-- Brief --
What is needed is an exact copy of the lines in the listing below, from the one with "export CORE_UTILIZATION = 72" up to and including the one with "(the above is from v19)", with no other lines.

-- Records shown --
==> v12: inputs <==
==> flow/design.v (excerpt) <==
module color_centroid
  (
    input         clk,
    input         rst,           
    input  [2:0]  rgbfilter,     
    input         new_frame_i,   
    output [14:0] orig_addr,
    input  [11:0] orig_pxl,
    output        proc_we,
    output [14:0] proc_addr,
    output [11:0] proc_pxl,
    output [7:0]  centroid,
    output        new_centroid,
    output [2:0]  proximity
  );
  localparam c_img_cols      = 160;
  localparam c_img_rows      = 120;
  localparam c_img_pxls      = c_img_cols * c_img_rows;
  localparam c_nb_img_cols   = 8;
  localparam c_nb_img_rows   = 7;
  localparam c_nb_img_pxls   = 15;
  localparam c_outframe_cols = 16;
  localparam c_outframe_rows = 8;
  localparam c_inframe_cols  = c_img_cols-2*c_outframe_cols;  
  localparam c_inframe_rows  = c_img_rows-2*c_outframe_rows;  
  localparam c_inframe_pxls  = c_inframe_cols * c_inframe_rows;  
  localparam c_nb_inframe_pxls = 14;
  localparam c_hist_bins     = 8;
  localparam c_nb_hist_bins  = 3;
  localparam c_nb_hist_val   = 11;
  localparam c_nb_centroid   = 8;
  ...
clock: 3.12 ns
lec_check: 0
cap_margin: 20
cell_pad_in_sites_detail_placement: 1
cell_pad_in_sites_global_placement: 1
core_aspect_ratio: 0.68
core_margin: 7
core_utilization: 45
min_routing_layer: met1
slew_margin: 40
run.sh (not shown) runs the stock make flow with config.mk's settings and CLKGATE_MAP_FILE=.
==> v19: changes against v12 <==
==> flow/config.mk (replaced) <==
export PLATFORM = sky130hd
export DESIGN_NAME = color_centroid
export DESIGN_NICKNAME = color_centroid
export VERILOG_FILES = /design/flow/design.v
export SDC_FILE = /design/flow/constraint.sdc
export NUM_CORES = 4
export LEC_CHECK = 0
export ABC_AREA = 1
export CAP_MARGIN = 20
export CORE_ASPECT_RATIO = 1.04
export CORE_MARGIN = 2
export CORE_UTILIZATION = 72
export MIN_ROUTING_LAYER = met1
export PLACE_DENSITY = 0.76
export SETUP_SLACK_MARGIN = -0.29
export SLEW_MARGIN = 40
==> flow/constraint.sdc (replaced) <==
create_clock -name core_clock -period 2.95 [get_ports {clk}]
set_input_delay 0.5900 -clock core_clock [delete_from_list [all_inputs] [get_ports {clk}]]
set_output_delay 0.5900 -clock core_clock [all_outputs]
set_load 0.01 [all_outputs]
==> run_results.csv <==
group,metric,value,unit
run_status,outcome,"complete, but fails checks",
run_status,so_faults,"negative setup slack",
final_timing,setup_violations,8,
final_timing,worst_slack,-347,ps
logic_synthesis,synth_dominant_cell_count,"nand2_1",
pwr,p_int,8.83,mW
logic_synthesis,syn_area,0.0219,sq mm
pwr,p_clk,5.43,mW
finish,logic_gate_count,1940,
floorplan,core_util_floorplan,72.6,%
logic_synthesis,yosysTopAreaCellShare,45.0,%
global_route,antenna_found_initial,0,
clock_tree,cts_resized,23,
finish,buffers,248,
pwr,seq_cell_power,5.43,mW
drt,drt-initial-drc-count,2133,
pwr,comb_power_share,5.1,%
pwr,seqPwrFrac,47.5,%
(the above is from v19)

==

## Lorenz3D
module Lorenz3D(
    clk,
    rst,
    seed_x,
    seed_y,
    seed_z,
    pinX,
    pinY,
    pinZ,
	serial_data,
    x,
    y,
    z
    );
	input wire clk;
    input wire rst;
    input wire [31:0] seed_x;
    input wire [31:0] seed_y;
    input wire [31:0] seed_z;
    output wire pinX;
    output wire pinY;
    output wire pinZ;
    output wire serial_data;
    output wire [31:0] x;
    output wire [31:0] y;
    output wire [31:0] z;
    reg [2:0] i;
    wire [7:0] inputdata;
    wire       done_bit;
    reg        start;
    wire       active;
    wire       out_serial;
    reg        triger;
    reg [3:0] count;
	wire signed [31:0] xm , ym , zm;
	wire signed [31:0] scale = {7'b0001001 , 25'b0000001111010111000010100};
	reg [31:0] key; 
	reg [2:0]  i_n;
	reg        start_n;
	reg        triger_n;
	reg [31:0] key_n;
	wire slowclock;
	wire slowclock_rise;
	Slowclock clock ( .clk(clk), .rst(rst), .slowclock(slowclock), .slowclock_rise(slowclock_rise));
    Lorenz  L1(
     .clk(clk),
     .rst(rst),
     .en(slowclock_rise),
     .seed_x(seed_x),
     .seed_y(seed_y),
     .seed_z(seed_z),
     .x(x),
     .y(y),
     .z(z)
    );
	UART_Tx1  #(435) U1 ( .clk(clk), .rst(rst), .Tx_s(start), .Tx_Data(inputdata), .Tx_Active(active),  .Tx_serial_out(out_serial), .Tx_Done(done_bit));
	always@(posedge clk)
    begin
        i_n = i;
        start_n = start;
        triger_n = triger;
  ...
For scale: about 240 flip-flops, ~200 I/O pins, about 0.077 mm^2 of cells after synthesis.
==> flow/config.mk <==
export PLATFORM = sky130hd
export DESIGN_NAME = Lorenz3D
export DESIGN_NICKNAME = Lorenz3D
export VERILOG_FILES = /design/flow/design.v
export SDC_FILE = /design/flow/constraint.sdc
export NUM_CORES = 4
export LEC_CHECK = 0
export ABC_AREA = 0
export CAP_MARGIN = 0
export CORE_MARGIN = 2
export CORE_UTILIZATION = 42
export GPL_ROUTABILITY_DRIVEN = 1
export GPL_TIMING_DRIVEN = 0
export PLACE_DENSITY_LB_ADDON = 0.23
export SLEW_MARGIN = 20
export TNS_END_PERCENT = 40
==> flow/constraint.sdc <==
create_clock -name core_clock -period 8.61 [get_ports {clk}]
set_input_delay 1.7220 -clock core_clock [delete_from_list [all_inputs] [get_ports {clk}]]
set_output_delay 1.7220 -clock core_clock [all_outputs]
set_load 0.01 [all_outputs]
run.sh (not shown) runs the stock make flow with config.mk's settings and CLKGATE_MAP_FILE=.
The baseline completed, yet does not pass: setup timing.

-- Solution to this problem --
export CORE_UTILIZATION = 72
export MIN_ROUTING_LAYER = met1
export PLACE_DENSITY = 0.76
export SETUP_SLACK_MARGIN = -0.29
export SLEW_MARGIN = 40
==> flow/constraint.sdc (replaced) <==
create_clock -name core_clock -period 2.95 [get_ports {clk}]
set_input_delay 0.5900 -clock core_clock [delete_from_list [all_inputs] [get_ports {clk}]]
set_output_delay 0.5900 -clock core_clock [all_outputs]
set_load 0.01 [all_outputs]
==> run_results.csv <==
group,metric,value,unit
run_status,outcome,"complete, but fails checks",
run_status,so_faults,"negative setup slack",
final_timing,setup_violations,8,
final_timing,worst_slack,-347,ps
logic_synthesis,synth_dominant_cell_count,"nand2_1",
pwr,p_int,8.83,mW
logic_synthesis,syn_area,0.0219,sq mm
pwr,p_clk,5.43,mW
finish,logic_gate_count,1940,
floorplan,core_util_floorplan,72.6,%
logic_synthesis,yosysTopAreaCellShare,45.0,%
global_route,antenna_found_initial,0,
clock_tree,cts_resized,23,
finish,buffers,248,
pwr,seq_cell_power,5.43,mW
drt,drt-initial-drc-count,2133,
pwr,comb_power_share,5.1,%
pwr,seqPwrFrac,47.5,%
(the above is from v19)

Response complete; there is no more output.